Economía partida en dos: solo 19 de 55 sectores crecieron en la era Milei

Un informe de Equilibra revela que la actividad volvió a niveles del tercer trimestre de 2023, con fuerte disparidad entre rubros: mientras energía, agro y finanzas se expanden, metalurgia, autos, químicos y alimentos pierden terreno frente a bienes importados.

La economía argentina atraviesa una etapa de estancamiento que convive con marcadas diferencias entre sectores. El nivel de actividad actual es similar al del tercer trimestre de 2023, pero detrás de ese promedio se esconde un mapa productivo fragmentado: en los últimos dos años, apenas 19 de los 55 sectores relevados lograron crecer, mientras que los otros 36 mostraron retrocesos.

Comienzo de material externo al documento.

$ cat src/design/jpsnp_pkg.sv
`timescale 1ns / 1ps
// ----------------------------------------------------------------------------
// jpsnp_pkg
// Shared types, constants and helpers for the jump point neighbor pruner.
// ----------------------------------------------------------------------------
package jpsnp_pkg;

  // Grid geometry and derived sizes.
  localparam int GRID_WIDTH  = 64;
  localparam int GRID_HEIGHT = 64;
  localparam int CELL_COUNT  = GRID_WIDTH * GRID_HEIGHT;
  localparam int ADDR_W      = $clog2(CELL_COUNT);

  // Probe cells read per prune request and candidate neighbors per request.
  localparam int NUM_PROBES = 4;
  localparam int PIDX_W     = $clog2(NUM_PROBES);
  localparam int NUM_CANDS  = 5;

  // Command queue between the front and the back.
  localparam int QDEPTH = 2;
  localparam int QPTR_W = (QDEPTH > 1) ? $clog2(QDEPTH) : 1;
  localparam int QCNT_W = $clog2(QDEPTH + 1);

  // Request codes.
  typedef enum logic {
    REQ_WRITE = 1'b0,
    REQ_PRUNE = 1'b1
  } jpsnp_req_t;

  typedef logic signed [7:0] jpsnp_coord_t;

  typedef struct packed {
    jpsnp_coord_t x;
    jpsnp_coord_t y;
  } jpsnp_point_t;

  // Input request as it arrives on the ports.
  typedef struct packed {
    jpsnp_req_t  req_type;
    logic [5:0]  node_x;
    logic [5:0]  node_y;
    logic [5:0]  parent_x;
    logic [5:0]  parent_y;
    logic        cell_walkable;
  } jpsnp_in_t;

  // One result.
  typedef struct packed {
    jpsnp_coord_t nbr_x;
    jpsnp_coord_t nbr_y;
    logic         nbr_valid;
    logic         last;
  } jpsnp_out_t;

  // Classified command held in the queue.
  typedef struct packed {
    logic                                is_prune;
    logic                                diag;
    logic                                wr_data;
    logic [NUM_PROBES-1:0]               probe_inb;
    logic [NUM_PROBES-1:0][ADDR_W-1:0]   probe_addr;
    jpsnp_point_t [NUM_CANDS-1:0]        cand;
  } jpsnp_cmd_t;

  typedef struct packed {
    logic full;
    logic empty;
  } jpsnp_q_stat_t;

  typedef struct packed {
    logic clearing;
    logic pop;
  } jpsnp_back_stat_t;

  // Build a point from two coordinates.
  function automatic jpsnp_point_t mk_point(jpsnp_coord_t x, jpsnp_coord_t y);
    jpsnp_point_t p;
    p.x = x;
    p.y = y;
    return p;
  endfunction

  // True when the point lies inside the grid.
  function automatic logic in_grid(jpsnp_point_t p);
    int px;
    int py;
    px = int'($signed(p.x));
    py = int'($signed(p.y));
    return (px >= 0) && (py >= 0) && (px < GRID_WIDTH) && (py < GRID_HEIGHT);
  endfunction

  // Linear bitmap address of an in-grid point.
  function automatic logic [ADDR_W-1:0] cell_addr(jpsnp_point_t p);
    int lin;
    lin = int'($signed(p.y)) * GRID_WIDTH + int'($signed(p.x));
    return ADDR_W'(lin);
  endfunction

  // Sign of (a - b) as -1, 0 or +1.
  function automatic jpsnp_coord_t sign_step(logic [5:0] a, logic [5:0] b);
    jpsnp_coord_t s;
    if (a > b) begin
      s = 8'sd1;
    end else if (a < b) begin
      s = -8'sd1;
    end else begin
      s = 8'sd0;
    end
    return s;
  endfunction

endpackage
File: src/design/jpsnp_pkg.sv
`timescale 1ns / 1ps
// ----------------------------------------------------------------------------
// jpsnp_pkg
// Shared types, constants and helpers for the jump point neighbor pruner.
// ----------------------------------------------------------------------------
package jpsnp_pkg;

  // Grid geometry and derived sizes.
  localparam int GRID_WIDTH  = 64;
  localparam int GRID_HEIGHT = 64;
  localparam int CELL_COUNT  = GRID_WIDTH * GRID_HEIGHT;
  localparam int ADDR_W      = $clog2(CELL_COUNT);

  // Probe cells read per prune request and candidate neighbors per request.
  localparam int NUM_PROBES = 4;
  localparam int PIDX_W     = $clog2(NUM_PROBES);
  localparam int NUM_CANDS  = 5;

  // Command queue between the front and the back.
  localparam int QDEPTH = 2;
  localparam int QPTR_W = (QDEPTH > 1) ? $clog2(QDEPTH) : 1;
  localparam int QCNT_W = $clog2(QDEPTH + 1);

  // Request codes.
  typedef enum logic {
    REQ_WRITE = 1'b0,
    REQ_PRUNE = 1'b1
  } jpsnp_req_t;

  typedef logic signed [7:0] jpsnp_coord_t;

  typedef struct packed {
    jpsnp_coord_t x;
    jpsnp_coord_t y;
  } jpsnp_point_t;

  // Input request as it arrives on the ports.
  typedef struct packed {
    jpsnp_req_t  req_type;
    logic [5:0]  node_x;
    logic [5:0]  node_y;
    logic [5:0]  parent_x;
    logic [5:0]  parent_y;
    logic        cell_walkable;
  } jpsnp_in_t;

  // One result.
  typedef struct packed {
    jpsnp_coord_t nbr_x;
    jpsnp_coord_t nbr_y;
    logic         nbr_valid;
    logic         last;
  } jpsnp_out_t;

  // Classified command held in the queue.
  typedef struct packed {
    logic                                is_prune;
    logic                                diag;
    logic                                wr_data;
    logic [NUM_PROBES-1:0]               probe_inb;
    logic [NUM_PROBES-1:0][ADDR_W-1:0]   probe_addr;
    jpsnp_point_t [NUM_CANDS-1:0]        cand;
  } jpsnp_cmd_t;

  typedef struct packed {
    logic full;
    logic empty;
  } jpsnp_q_stat_t;

  typedef struct packed {
    logic clearing;
    logic pop;
  } jpsnp_back_stat_t;

  // Build a point from two coordinates.
  function automatic jpsnp_point_t mk_point(jpsnp_coord_t x, jpsnp_coord_t y);
    jpsnp_point_t p;
    p.x = x;
    p.y = y;
    return p;
  endfunction

  // True when the point lies inside the grid.
  function automatic logic in_grid(jpsnp_point_t p);
    int px;
    int py;
    px = int'($signed(p.x));
    py = int'($signed(p.y));
    return (px >= 0) && (py >= 0) && (px < GRID_WIDTH) && (py < GRID_HEIGHT);
  endfunction

  // Linear bitmap address of an in-grid point.
  function automatic logic [ADDR_W-1:0] cell_addr(jpsnp_point_t p);
    int lin;
    lin = int'($signed(p.y)) * GRID_WIDTH + int'($signed(p.x));
    return ADDR_W'(lin);
  endfunction

  // Sign of (a - b) as -1, 0 or +1.
  function automatic jpsnp_coord_t sign_step(logic [5:0] a, logic [5:0] b);
    jpsnp_coord_t s;
    if (a > b) begin
      s = 8'sd1;
    end else if (a < b) begin
      s = -8'sd1;
    end else begin
      s = 8'sd0;
    end
    return s;
  endfunction

endpackage

File: src/design/jpsnp_front.sv
`timescale 1ns / 1ps
// ----------------------------------------------------------------------------
// jpsnp_front
// Accepts requests, works out the direction and builds the probe cells and
// candidate neighbors that the back end needs.
// ----------------------------------------------------------------------------
module jpsnp_front import jpsnp_pkg::*; (
  input  logic       start,
  input  logic       can_accept,
  input  jpsnp_in_t  in_item,
  output logic       push,
  output jpsnp_cmd_t cmd
);

  assign push = start && can_accept;

  // Classify the request and lay out probes and candidates.
  always_comb begin
    jpsnp_coord_t x;
    jpsnp_coord_t y;
    jpsnp_coord_t dx;
    jpsnp_coord_t dy;
    jpsnp_point_t [NUM_PROBES-1:0] pr;
    x  = jpsnp_coord_t'({2'b00, in_item.node_x});
    y  = jpsnp_coord_t'({2'b00, in_item.node_y});
    dx = sign_step(in_item.node_x, in_item.parent_x);
    dy = sign_step(in_item.node_y, in_item.parent_y);

    cmd          = '0;
    cmd.is_prune = (in_item.req_type == REQ_PRUNE);
    cmd.wr_data  = in_item.cell_walkable;
    pr           = '0;

    if (in_item.req_type == REQ_WRITE) begin
      // A write targets the node cell itself.
      pr[0] = mk_point(x, y);
    end else if ((dx != 8'sd0) && (dy != 8'sd0)) begin
      // Diagonal move.
      cmd.diag    = 1'b1;
      pr[0]       = mk_point(x, y + dy);
      pr[1]       = mk_point(x + dx, y);
      pr[2]       = mk_point(x - dx, y);
      pr[3]       = mk_point(x, y - dy);
      cmd.cand[0] = mk_point(x, y + dy);
      cmd.cand[1] = mk_point(x + dx, y);
      cmd.cand[2] = mk_point(x + dx, y + dy);
      cmd.cand[3] = mk_point(x - dx, y + dy);
      cmd.cand[4] = mk_point(x + dx, y - dy);
    end else if (dx == 8'sd0) begin
      // Vertical move, also taken when node and parent coincide.
      pr[0]       = mk_point(x, y + dy);
      pr[1]       = mk_point(x + 8'sd1, y);
      pr[2]       = mk_point(x - 8'sd1, y);
      cmd.cand[0] = mk_point(x, y + dy);
      cmd.cand[1] = mk_point(x + 8'sd1, y + dy);
      cmd.cand[2] = mk_point(x - 8'sd1, y + dy);
    end else begin
      // Horizontal move.
      pr[0]       = mk_point(x + dx, y);
      pr[1]       = mk_point(x, y + 8'sd1);
      pr[2]       = mk_point(x, y - 8'sd1);
      cmd.cand[0] = mk_point(x + dx, y);
      cmd.cand[1] = mk_point(x + dx, y + 8'sd1);
      cmd.cand[2] = mk_point(x + dx, y - 8'sd1);
    end

    // Bounds flags and addresses; the fourth probe only counts on a diagonal.
    for (int i = 0; i < NUM_PROBES; i++) begin
      cmd.probe_inb[i]  = in_grid(pr[i]);
      cmd.probe_addr[i] = cell_addr(pr[i]);
    end
    if (cmd.is_prune && !cmd.diag) begin
      cmd.probe_inb[NUM_PROBES-1] = 1'b0;
    end
  end

endmodule

File: config.mk
export PLATFORM = sky130hd
export DESIGN_NAME = jpsnp_front
export DESIGN_NICKNAME = d
export VERILOG_FILES = /design/src/design/jpsnp_pkg.sv /design/src/design/jpsnp_front.sv
export SDC_FILE = /design/constraint.sdc
export NUM_CORES = 1
export LEC_CHECK = 0
export BUFFER_PORTS_ARGS = -buffer_cell sky130_fd_sc_hd__buf_4
export CAP_MARGIN = 5
export CORE_ASPECT_RATIO = 0.7
export CORE_MARGIN = 1
export CORE_UTILIZATION = 51
export DETAILED_ROUTE_END_ITERATION = 10
export GPL_TIMING_DRIVEN = 0
export PLACE_DENSITY_LB_ADDON = 0.08
export SYNTH_ARGS = -nofsm -noshare
export SYNTH_HDL_FRONTEND = slang
export SYNTH_SLANG_ARGS = --single-unit
File: constraint.sdc
create_clock -name vclk -period 7.8
set_input_delay 0.78 -clock vclk [all_inputs]
set_output_delay 0.78 -clock vclk [all_outputs]
set_load 0.005 [all_outputs]
==> Word-level counts from Yosys, hierarchy flattened <==
Cells that the tools add are included.
{ "op_classes": {"n_addsub": 12, "magnitude_cmp": 20, "mux": 16, "reduce_logical": 19} }
{ "ops": {"columns": ["op", "count"], "rows": [
  ["2-to-1 mux 48 bit", 4],
  ["2-to-1 mux 80 bit", 1],
  ["greater-or-equal comparator 8 x 1 -> 1 bit, second input constant", 8],
  ["< comparator 8 bit, second input constant", 8],
  ["adder 12 x 8 -> 12 bit", 4],
  ["2-to-1 mux 46 bit", 1],
  ["2-to-1 mux 32 bit", 1],
  ["2-to-1 mux 8 bit", 4],
  ["adder 7 x 8 -> 8 bit", 2],
  ["2-to-1 mux 16 bit", 1],
  ["nonzero test 8 bit", 2],
  ["subtractor 7 x 8 -> 8 bit", 2],
  ["logical AND 1 bit", 15],
  ["adder 6 x 1 -> 7 bit, second input constant", 2],
  ["2-to-1 mux 14 bit", 1],
  ["subtractor 6 x 1 -> 7 bit, second input constant", 2],
  ["> comparator 6 bit", 2],
  ["< comparator 6 bit", 2],
  ["zero test 8 bit", 1],
  ["2-to-1 mux 1 bit", 3],
  ["zero test 1 bit", 1]
]} }
{ "totals": {"reg_bits": 0, "input_bits": 28, "out_inout_bits": 136, "wordCells": 67} }

==> Depth between registers and ports, before layout <==
Gate-level depths: netlist of run 1.
{ "depth": {"depth_word": 12, "mapped_depth": 26, "ltp_nobuf": 23} }

==> Worst setup path after synthesis of run 1 <==
OpenSTA, ideal clock, no wires.
{ "synth_path": {"kind": "input to output", "start": "input port in_item[19] (netlist name)", "end": "output port cmd[103] (netlist name)", "t_arrival_ns": 5.264, "required_ns": 7.020, "slack_ns": 1.756, "path_stages": 20, "n_path_buf": 1, "cell_sequence": "clkbuf_1 > inv_1 > ha_1 > inv_1 > a21oi_1 > o21ai_1 > inv_1 > ha_1 > or2_2 > o221ai_1 > a21oi_1 > xor2_1 > nor2_1 > ha_1 > a21o_1 > a21oi_1 > o21bai_1 > a21oi_1 > xor2_1 > xnor2_1"} }
{ "synth_rtl": {"columns": ["element", "line_no", "text"], "rows": [
  ["from (decl)", "jpsnp_front.sv:10", "input jpsnp_in_t in_item,"],
  ["to (decl)", "jpsnp_front.sv:12", "output jpsnp_cmd_t cmd"]
]} }

==> impl_results.md, run 1 <==
- Status: complete, no violations
- Final core utilization: roughly 74%
- Largest net degree at the start of global routing: 14
- Wire per inst: around 18 um
- Residual DRC: 0
- First-pass GRT wire length: roughly 22 mm
- Reg power frac: 0%
- Synth Warn #: 0
- Post-DP Area: approximately 5100 um2
- Clock network power share: 0%
- Post-synthesis cell area: 3792 um2
- Largest cells by area after synthesis: ha_1 (20%), xnor2_1 (11%), nor2_1 (7.5%), a21oi_1 (6.5%), nand2_1 (6.3%)
- RSZ-0062 raised after global routing: false
- DIE HEIGHT: 74.15 um
- Hold_buf cts: 0
- Post-CTS Setup Bufs: 0
- Max Clk Rate: approximately 0.14 GHz
- GR Util All Layers: between 30% and 40%
- Design internal power: about 300 uW
- Final setup TNS: 0 ns
- Placer Congestion: between 0.9 and 1
- Critical Path RT: 7.02 ns
- Post-cts sizing count: 0
- Period Utilization, post-route: a little over nine tenths
- Class of the worst hold path: in -> out
- CP Launch Type: primary input
- Sequential area share after synthesis: 0%
- Design area: just over 5000 um2
- Sw Share: 52.55%
- Drt total wl: ~15 mm
- Switching power: about 330 uW
- ANT cells: 0
- Final worst setup slack: 0.4386 ns
- Final net count: 836
- Hold WS: around 1.7 ns
- Peak VDD IR: roughly 0.000096 V
- MaxCap Viol Count: 0
- CP Max Fanout: 11
- Register area: 0 um2
- Ratio of cells with drive above 1 in the final layout: between 20% and 30%
- Post-synth top area cell: ha_1
- TritonRoute pass-1 iters: 7
- Final Hold Fails: 0
- Antenna Nets Post-Route: 0
- Area Growth Syn to Fin: 35.66%
- Power Density: roughly 120 nW/um2
- Synth cell types: between 50 and 60
- Initial Utilization: between 50% and 60%
- Top Ports: around 160
- Crit path arrival time: roughly 6.6 ns
- Leakage Power: approximately 0.0027 uW
- Gate Count Post-Synth: approximately 580
- Via Count: ~4900
- Top-area cell type share of the netlist area: between 20% and 30%
- Slew HR: between 30% and 40%
- Via/cell ratio: roughly 5.9
- Vias in the first global route: 4267
- Initial antenna violation count: 0
- CLK BUF: 0
- Tmin final: about 7.4 ns
- Critical Path End Type: primary output
- Setup Viol. Count Final: 0
- Die outline area: 7790 um2
- Die width: 105.1 um
- DP Worst Slack: around 0.24 ns
- Slew Viols, Final: 0
- Core area: between 6000 and 7000 um2
- FP Rows: 25
- Grt ovf: 0
- Sequential cells: 0
- Port Buffers: between 150 and 200
- HPWL after detailed placement: around 12 mm
- Setup CP Type: in -> out
- Worst Max-Slew Pin Slew: about 1 ns
- Combinational Power Share: 100.0%
- Mapped Avg Cell Area: 6.595 um2
- Iteration-0 DRC Markers: 390
- Synthesized net count: roughly 670
power groups by stage:
stage / sequential (uW) / clock, uW / combinational, uW
global route: 0 / 0 / 679
finish: 0 / 0 / 632
global placement: 0 / 0 / 597
floorplan: 0 / 0 / 336
CTS: 0 / 0 / 617
detailed placement: 0 / 0 / 613
cells in the final DEF, fill, tap and decap left out, types with 3 or more instances in the layout:
master and instances:
o21bai_1 6, a21boi_0 6, nor2_1 76, nor2b_1 11, xor2_1 11, o211a_1 5
a21o_1 12, a21oi_1 49, clkbuf_1 22, ha_1 61, xnor2_1 45, and2_1 16
buf_2 8, buf_4 175, fa_1 7, o21a_1 8, a221oi_1 5, nor4_1 3
inv_1 39, nand2b_1 8, and3_1 3, nor3_1 6, nand3_1 9, o21ai_0 35
nand2_1 64
layer usage:
layer	up-vias	track usage, %	part of all wire (%)
met5	-	0	0
met4	0	5.321	1.2
met3	21	4.645	12
met2	363	59.60	44
met1	2276	51.75	43
li1	2270	-	-
cell type report:
| class | instances | area [um2] |
|---|---|---|
| Multi-Input combinational cell | 491 | 3433 |
| Inverter | 40 | 150.1 |
| Buffer | 44 | 220.2 |
| Tap cell | 94 | 117.6 |
| Fill cell | 568 | 1831 |
| Timing Repair Buffer | 163 | 1224 |
metrics by stage:
stage | std cells | power (uW)
floorplan | 575 | 336.5
finish | 832 | 632.2
CTS | 832 | 616.5
global placement | 832 | 597.4
detailed placement | 832 | 612.7
global route | 832 | 678.6
Yosys cell counts (5+ instances only):
cell type / count
a21boi_0: 6
a21o_1: 12
a21oi_1: 49
a221oi_1: 5
and2_1: 16
buf_2: 8
buf_4: 12
clkbuf_1: 22
fa_1: 7
ha_1: 61
inv_1: 39
nand2_1: 64
nand2b_1: 8
nand3_1: 9
nor2_1: 76
nor2b_1: 11
nor3_1: 6
o211a_1: 5
o21a_1: 8
o21ai_0: 35
o21bai_1: 6
xnor2_1: 46
xor2_1: 11
path summary, 6_finish.rpt:
| check | from | to | cells past startpoint | slack, ns |
|---|---|---|---|---|
| worst max-delay path | in_item[19] | cmd[103] | 25 | 0.44 |
| worst min-delay path | in_item[0] | cmd[132] | 2 | 1.73 |
worst max-delay path, cell delays in order:
cell and delay (ns):
buf_4 0.10, clkbuf_1 0.33, inv_1 0.25, ha_1 0.25, inv_1 0.06, a21oi_1 0.12
a211oi_4 0.43, inv_2 0.13, clkbuf_1 0.23, buf_1 0.31, ha_1 0.35, fa_1 0.42
a21o_1 0.17, a21oi_1 0.31, o21ai_0 0.23, xnor2_2 0.36, o21ai_0 0.29, ha_1 0.29
a21o_1 0.16, a21oi_1 0.22, o21bai_1 0.09, a21oi_1 0.22, xor2_1 0.20, xnor2_1 0.14
buf_4 0.13
cells by family (layout without fill, tap and decap cells):
group,Yosys count,after routing,synth area share [%]
muxes,3,3,0.8248
adders and majority gates,68,68,23.82
AOI/OAI and AO/OA,156,156,26.59
and+or+nand+nor,205,205,24.65
buffers and inverters,84,247,9.766
xor gates and xnor gates,59,59,14.35
No activity file was read; power rests on OpenSTA's default activity.
==> inputs of run 2 (changes only) <==
--- a/config.mk
+++ b/config.mk
@@ -5,12 +5,12 @@
 export SDC_FILE = /design/constraint.sdc
 export NUM_CORES = 1
 export LEC_CHECK = 0
-export BUFFER_PORTS_ARGS = -buffer_cell sky130_fd_sc_hd__buf_4
 export CAP_MARGIN = 5
 export CORE_ASPECT_RATIO = 0.7
 export CORE_MARGIN = 1
-export CORE_UTILIZATION = 51
+export CORE_UTILIZATION = 55
 export DETAILED_ROUTE_END_ITERATION = 10
+export DONT_BUFFER_PORTS = 1
 export GPL_TIMING_DRIVEN = 0
 export PLACE_DENSITY_LB_ADDON = 0.08
 export SYNTH_ARGS = -nofsm -noshare
==> run 2 against run 1 <==
  * Via count decreased by 16%
  * Final cell count decreased by 20%
  * Utilization decreased by 13 points
  * Clock-buffer cell count unchanged
  * Critical path depth shrank 5
  * Worst setup slack got worse by 0.039 ns
  * Worst hold slack worse by 0.11 ns
  * Combinational power fell by 29%
  * Non-clock buffer count decreased by 163
  * Die area decreased by 7.1%
  * Sequential share of layout area unchanged
  * Power down 29%
==> impl_results.md, run 2 (synthesis results as in run 1) <==
- Clock network power share: 0%
- First-pass GRT wire length: a little under 20 mm
- Peak VDD IR: 0.00006708 V
- Crit path arrival time: roughly 6.6 ns
- TritonRoute pass-1 iters: 7
- Slew Viols, Final: 0
- Tmin final: roughly 7.4 ns
- Setup Viol. Count Final: 0
- Slew HR: a little over an eighth
- Top Ports: 164
- Via/cell ratio: roughly 6.2
- Combinational Power Share: 100.0%
- CP Launch Type: primary input
- Largest net degree at the start of global routing: 14
- Max incr delay on CP: 1.02 ns
- CP Max Fanout: 13
- Vias in the first global route: between 3000 and 4000
- Final worst setup slack: between 0.3 and 0.4 ns
- Drt total wl: approximately 13 mm
- Iteration-0 DRC Markers: 386
- Initial antenna violation count: 0
- Fill cells: a little under 700
- FP Rows: 24
- Antenna Nets Post-Route: 0
- MaxCap Viol Count: 0
- Final Hold Fails: 0
- Hold_buf cts: 0
- DP Worst Slack: 0.5349 ns
- Initial Utilization: between 50 and 60%
- HPWL after detailed placement: roughly 11 mm
- Power Density: roughly 110 nW/um2
- Final net count: between 600 and 700
- Final setup TNS: 0 ns
- Ratio of cells with drive above 1 in the final layout: 5.391%
- Area Growth Syn to Fin: 3.002%
- GR Util All Layers: a little over a third
- Most common cell after layout, fill and taps aside: nor2_1
- Switching power: around 280 uW
- Setup CP Type: in -> out
- CLK BUF: 0
- Die outline area: about 7200 um2
- Design internal power: 162.3 uW
- Via Count: roughly 4200
- Critical Path RT: 7.02 ns
- Reg power frac: 0%
- Core area: 6426 um2
- Sequential cells: 0
- Grt ovf: 0
- Residual DRC: 0
- Worst Max-Slew Pin Slew: between 1 and 1.5 ns
- Hold path endpoint: cmd[32]
- CP max-delay cell: o21ai_1
- Commonest cells after routing, fill and taps aside: nor2_1 (76), nand2_1 (64), ha_1 (61), a21oi_1 (49), xnor2_1 (46)
- Worst-path cell chain: clkbuf_1 -> inv_1 -> ha_1 -> inv_1 -> a21oi_1 -> o21ai_1 -> inv_1 -> fa_1 -> a21o_1 -> a21oi_1 -> o21ai_0 -> xnor2_1 -> o21ai_0 -> ha_1 -> a21o_1 -> a21oi_1 -> o21bai_1 -> a21oi_1 -> xor2_1 -> xnor2_1
- Period Utilization, post-route: a little over nine tenths
- Leakage Power: between 0.0015 and 0.002 uW
- Critical path's most frequent cell: a21oi_1
- Wire per inst: roughly 20 um
- Class of the worst hold path: in -> out
- Post-CTS Setup Bufs: 0
- Sw Share: a little under two thirds
- Design Power: between 400 and 500 uW
- RSZ-0062 raised after global routing: false
- Hold Startpoint: in_item[13]
- Status: complete, no violations
- Footprint of the multi-input gates: about 3400 um2
- Critical Path End Type: primary output
- Register area: 0 um2
- Hold path cells: 1
- DIE HEIGHT: 71.48 um
- Die width: 101.3 um
- Placer Congestion: around 1
- Max Clk Rate: 0.1351 GHz
- Port Buffers: 0
- ANT cells: 0
- Post-cts sizing count: 0
- Final core utilization: around 61%
-- run 2: changes by cell type in the layout (fill, tap and decap cells not counted), sizes merged --
cell  before  now
buf      185   22
-- run 2: power by group through the flow --
stage / Clock, uW / Combinational [uW] / Sequential [uW]
2_1_floorplan: 0 / 336 / 0
3_3_place_gp: 0 / 428 / 0
3_5_place_dp: 0 / 435 / 0
4_1_cts: 0 / 437 / 0
5_1_grt: 0 / 487 / 0
6_report: 0 / 446 / 0
-- run 2: per-layer routing --
layer  up-vias  routed length, um  global-route usage [%]
met3        22               1623                   3.512
met2       279               5485                   52.99
met1      1900               5821                   53.37
li1       1959                  -                       -
met5         -                  0                       0
met4         0                188                   4.509
-- run 2: worst max-delay path, delay by kind of cell --
kind | cells | cell delay [ns]
AOI/OAI and AO/OA | 10 | 2.81
xor gates and xnor gates | 3 | 0.83
adders and majority gates | 3 | 1.10
buffers and inverters | 4 | 1.09
-- run 2: worst max path at each step --
stage	cells past startpoint	slack, ns	endpoint	start
after detailed placement	20	0.53	cmd[103]	in_item[19]
after global placement	20	0.63	cmd[103]	in_item[19]
after global routing	20	0.04	cmd[103]	in_item[19]
final	20	0.40	cmd[103]	in_item[19]
after CTS	20	0.51	cmd[103]	in_item[19]
after floorplan	20	1.76	cmd[103]	in_item[19]
-- run 2: stage by stage --
step | instances | instance area (um2) | hold slack [ns]
after CTS | 666 | 3906 | 1.616
after floorplan | 575 | 3792 | 1.611
after global placement | 666 | 3906 | 1.620
after global routing | 666 | 3906 | 1.618
final | 666 | 3906 | 1.617
after detailed placement | 666 | 3906 | 1.616
-- run 2: layout make-up --
cell class	instances	area share, %
inverters	40	3.844
multi-input cells	491	87.60
well taps	91	2.915
plain buffers	44	5.637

Los rubros con desempeño positivo se concentran en la intermediación financiera, la agroindustria, la energía, la economía del conocimiento -con especial impulso en los servicios profesionales- y los servicios públicos. En la vereda opuesta aparecen actividades industriales clave como la metalurgia, el sector automotor, la química y la industria alimenticia, entre las más afectadas por la pérdida de dinamismo.

Las conclusiones surgen del informe "El mercado interno en disputa: Producción nacional vs. importada", elaborado por la consultora Equilibra. El trabajo analiza la evolución de la actividad económica y del comercio de bienes entre el tercer trimestre de 2023 y el mismo período de 2025, a partir de estadísticas del INDEC procesadas sobre una base superior a 1,6 millones de operaciones de importación.

Un rebote inicial y nueva meseta

El recorrido reciente muestra una secuencia en tres tiempos. Tras el inicio de la gestión de Javier Milei se produjo una contracción pronunciada de la actividad, seguida por una recuperación veloz. Sin embargo, desde el segundo trimestre de 2025 la economía volvió a perder impulso y terminó estabilizándose en niveles cercanos a los previos al cambio de gobierno.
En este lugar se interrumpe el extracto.